This design comes from an exercise in tuning for small area, a short achievable clock period and few clock cycles per item on the open sky130 flow, not from production work.
No run shown here included a check of the RTL's function; only the layout flow was run.
No activity file was given, so power comes from the tool's default toggle rates.

### flow/config.mk
export PLATFORM = sky130hd
export DESIGN_NAME = fxc_conv
export DESIGN_NICKNAME = fxc_conv
export VERILOG_FILES = /design/flow/design.v
export SDC_FILE = /design/flow/constraint.sdc
export NUM_CORES = 4
export LEC_CHECK = 0
export CAP_MARGIN = 20
export CORE_MARGIN = 2
export CORE_UTILIZATION = 40
export CTS_CLUSTER_DIAMETER = 100
export CTS_CLUSTER_SIZE = 30
export SLEW_MARGIN = 20
### flow/constraint.sdc
create_clock -name core_clock -period 12.0 [get_ports {clk}]
set_input_delay 2.4000 -clock core_clock [delete_from_list [all_inputs] [get_ports {clk}]]
set_output_delay 2.4000 -clock core_clock [all_outputs]
set_load 0.01 [all_outputs]
### flow/design.v
module fxc_conv (
    input  wire        clk,
    input  wire        rst,         
    input  wire        in_valid,
    output wire        in_ready,
    input  wire [31:0] in_cmd,
    input  wire [63:0] in_opnd,
    output reg         out_valid,
    output reg  [63:0] out_data,
    output reg  [1:0]  out_cause,   
    output reg  [2:0]  out_rd
);
    assign in_ready = 1'b1;
    integer i;
    wire [3:0] op  = in_cmd[31:28];
    wire [1:0] ws  = in_cmd[7:6];
    wire [5:0] n   = in_cmd[5:0];
    wire op_ok   = !op[3] && (op[2:0] != 3'd0);
    wire is_conv = (op[2:1] == 2'b11);
    wire row_ok  = op_ok && (in_cmd[27:14] == 14'd0) &&
                   (is_conv || (in_cmd[13:11] == 3'd0));
    wire fmt_ok  = ws[1] ? (ws[0] || !n[5]) : (!n[5] && !n[4] && (ws[0] || !n[3]));
    wire [1:0] cause = !row_ok ? 2'd1 : (!fmt_ok ? 2'd2 : 2'd0);
    wire       op_fix = (op == 4'd6);
    wire [1:0] asel   = {ws[1] | op_fix, ws[0] & !op_fix};
    reg [63:0] u_in;
    always @(*) begin
        case (asel)
            2'd0:    u_in = {in_opnd[7:0],  56'd0};
            2'd1:    u_in = {in_opnd[15:0], 48'd0};
            2'd2:    u_in = {in_opnd[31:0], 32'd0};
            default: u_in = in_opnd;
        endcase
    end
    reg        v0;
    reg [63:0] u0;
    reg [2:0]  op0;
    reg        ok0;
    reg [1:0]  ws0;
    reg [5:0]  n0;
    reg [2:0]  rd0;
    reg [1:0]  c0;
    always @(posedge clk) begin
        if (rst) v0 <= 1'b0;
        else     v0 <= in_valid;
        u0  <= u_in;
        op0 <= op[2:0];
        ok0 <= (cause == 2'd0);
        ws0 <= ws;
        n0  <= n;
        rd0 <= (cause == 2'd0) ? in_cmd[10:8] : 3'd0;
        c0  <= cause;
    end
    wire is_scale = (op0 == 3'd1);
    wire is_fmax  = (op0 == 3'd2);
    wire is_fmin  = (op0 == 3'd3);
    wire is_lmax  = (op0 == 3'd4);
    wire is_lmin  = (op0 == 3'd5);
    wire is_tofix = (op0 == 3'd6);
    wire is_toflt = (op0 == 3'd7);
    reg [5:0]  wm1;
    reg [63:0] fix_max;
    always @(*) begin
        case (ws0)
            2'd0:    begin wm1 = 6'd7;  fix_max = 64'h0000_0000_0000_007F; end
            2'd1:    begin wm1 = 6'd15; fix_max = 64'h0000_0000_0000_7FFF; end
            2'd2:    begin wm1 = 6'd31; fix_max = 64'h0000_0000_7FFF_FFFF; end
            default: begin wm1 = 6'd63; fix_max = 64'h7FFF_FFFF_FFFF_FFFF; end
        endcase
    end
    wire [7:0] kexpm1 = {2'b00, wm1 - n0} + 8'd126;
    wire        us = u0[63];
    wire [62:0] t  = u0[62:0] ^ {63{us}};
    reg  [5:0]  lzc;
    always @(*) begin
        lzc = 6'd63;
        for (i = 0; i < 63; i = i + 1)
            if (t[i]) lzc = 6'd62 - i[5:0];
    end
    wire tzero = (t == 63'd0);
    reg [63:0] x_flt;
    always @(*) begin
        x_flt[63] = 1'b0;
        for (i = 0; i < 63; i = i + 1)
            x_flt[i] = u0[62 - i];
    end
    wire        f_s = u0[63];
    wire [7:0]  f_e = u0[62:55];
    wire [22:0] f_m = u0[54:32];
    wire        f_nan = (f_e == 8'hFF) && (f_m != 23'd0);
    wire [8:0]  f_q   = {1'b0, f_e} + {3'b000, n0};
    wire        f_sat = (f_q >= {2'b00, wm1} + 9'd127);   
    wire        f_big = (f_q <= 9'd126);                   
    wire [5:0]  f_r   = 6'd62 - f_q[5:0];                  
    wire lim    = ok0 && (is_fmax || is_fmin || (is_tofix && f_sat));
    wire lim_lo = is_fmin || (is_tofix && f_s && !f_nan);
    wire kill   = !ok0 || (is_tofix && f_big);
    reg [63:0] x;
    reg [5:0]  a;
    reg        fill;
    always @(*) begin
        x    = 64'd0;
        a    = 6'd0;
        fill = 1'b0;
        if (is_toflt) begin
            x = x_flt;
            a = lzc;
        end
        if (is_tofix) begin
            x    = {~f_s, f_m ^ {23{f_s}}, {40{f_s}}};
            a    = f_r;
            fill = f_s;
        end
        if (is_scale) begin
            x = {1'b1, 63'd0};
            a = ~n0;
        end
        if (is_lmax) begin
            x    = {64{1'b1}};
            fill = 1'b1;
        end
    end
    wire [127:0] p1 = {{64{fill}}, x} >> {a[5:3], 3'b000};
    reg        v1;
    reg [63:0] x1;
    reg [2:0]  a1;
    reg        fill1, sgn1, flt1, neg1;
    reg [7:0]  e1;
    reg [2:0]  rd1;
    reg [1:0]  c1;
    always @(posedge clk) begin
        if (rst) v1 <= 1'b0;
        else     v1 <= v0;
        x1    <= lim ? (lim_lo ? ~fix_max : fix_max) : (kill ? 64'd0 : p1[63:0]);
        a1    <= (lim || kill) ? 3'd0 : a[2:0];
        fill1 <= fill && !kill;
        sgn1  <= is_toflt ? us : is_lmin;
        flt1  <= ok0 && (is_toflt || is_lmax || is_lmin);
        neg1  <= ok0 && is_tofix && f_s && !f_sat && !f_big;
        e1    <= (is_toflt && tzero && !us) ? 8'd0 : (kexpm1 - {2'b00, a});
        rd1   <= rd0;
        c1    <= c0;
    end
    wire [127:0] p2 = {{64{fill1}}, x1} >> a1;
    wire [63:0]  r2 = p2[63:0];
    reg [22:0] mant;
    always @(*) begin
        for (i = 0; i < 23; i = i + 1)
            mant[i] = r2[23 - i] ^ sgn1;        
    end
    wire g   = r2[24] ^ sgn1;                   
    wire l   = r2[23] ^ sgn1;                   
    wire st  = |r2[63:25];                      
    wire inc = sgn1 ? (g || (!st && l)) : (g && (st || l));
    wire [22:0] frac = mant + {22'd0, inc};
    wire        ovf  = (&mant) && inc;
    wire [7:0]  fexp = ovf ? (e1 + 8'd1) : e1;
    wire [63:0] fix_res = r2 + {63'd0, neg1};
    always @(posedge clk) begin
        if (rst) out_valid <= 1'b0;
        else     out_valid <= v1;
        out_data  <= flt1 ? {32'd0, sgn1, fexp, frac} : fix_res;
        out_cause <= c1;
        out_rd    <= rd1;
    end
endmodule
### flow/flow/run.sh
#!/bin/bash
# Standard ORFS layout, with timing repair aimed below the clock period.
set -euo pipefail
bash standard.sh SETUP_SLACK_MARGIN=8.8 finish > flow_make.log 2>&1
### flow/standard.sh
#!/bin/bash
# synth_recipe.tcl (not shown) runs the flow's synth.tcl, then flattens the netlist and writes it again
# the make line also repeats each setting of config.mk as NAME=value (left out here)
make -C /OpenROAD-flow-scripts/flow DESIGN_CONFIG=/design/flow/config.mk WORK_HOME=/design/flow/orfs CLKGATE_MAP_FILE= SYNTH_SCRIPT=/design/flow/synth_recipe.tcl "${@:-finish}"
==> results of run 1 <==
==> critical path, cell delays in order, from the launching register on <==
cell     delay, ns
dfxtp_4       0.43
buf_12        0.15
buf_16        0.13
buf_6         0.10
mux4_2        0.56
nor4_2        0.27
nand2_1       0.09
o41a_1        0.14
o41ai_4       0.37
buf_6         0.19
xnor2_4       0.12
ha_4          0.17
ha_4          0.15
nand4_1       0.19
nor2_1        0.19
mux2i_1       0.28
xor2_1        0.22
o21ai_0       0.11
==> layout by cell type, fill, tap and decap left out, types with 35 or more instances in the layout <==
cell,Yosys,layout
a21oi_1,116,96
and2_1,50,46
and3_1,43,39
buf_2,19,44
buf_4,6,130
buf_6,6,85
clkdlybuf4s50_1,0,82
dfxtp_1,237,183
dfxtp_2,0,41
inv_1,53,42
mux2i_1,119,97
mux4_2,49,55
nand2_1,173,145
nand3_1,73,52
nor2_1,201,176
o211ai_1,35,35
o21ai_0,159,72
o21ai_1,2,36
o21ai_2,0,49
xnor2_1,92,78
········
_ASSIGNED TASK_
Beginning at the top of the data, extract each line through the line containing "No run shown" and return those lines exactly, with nothing added.

_RESULT OF THE TASK_
This design comes from an exercise in tuning for small area, a short achievable clock period and few clock cycles per item on the open sky130 flow, not from production work.
No run shown here included a check of the RTL's function; only the layout flow was run.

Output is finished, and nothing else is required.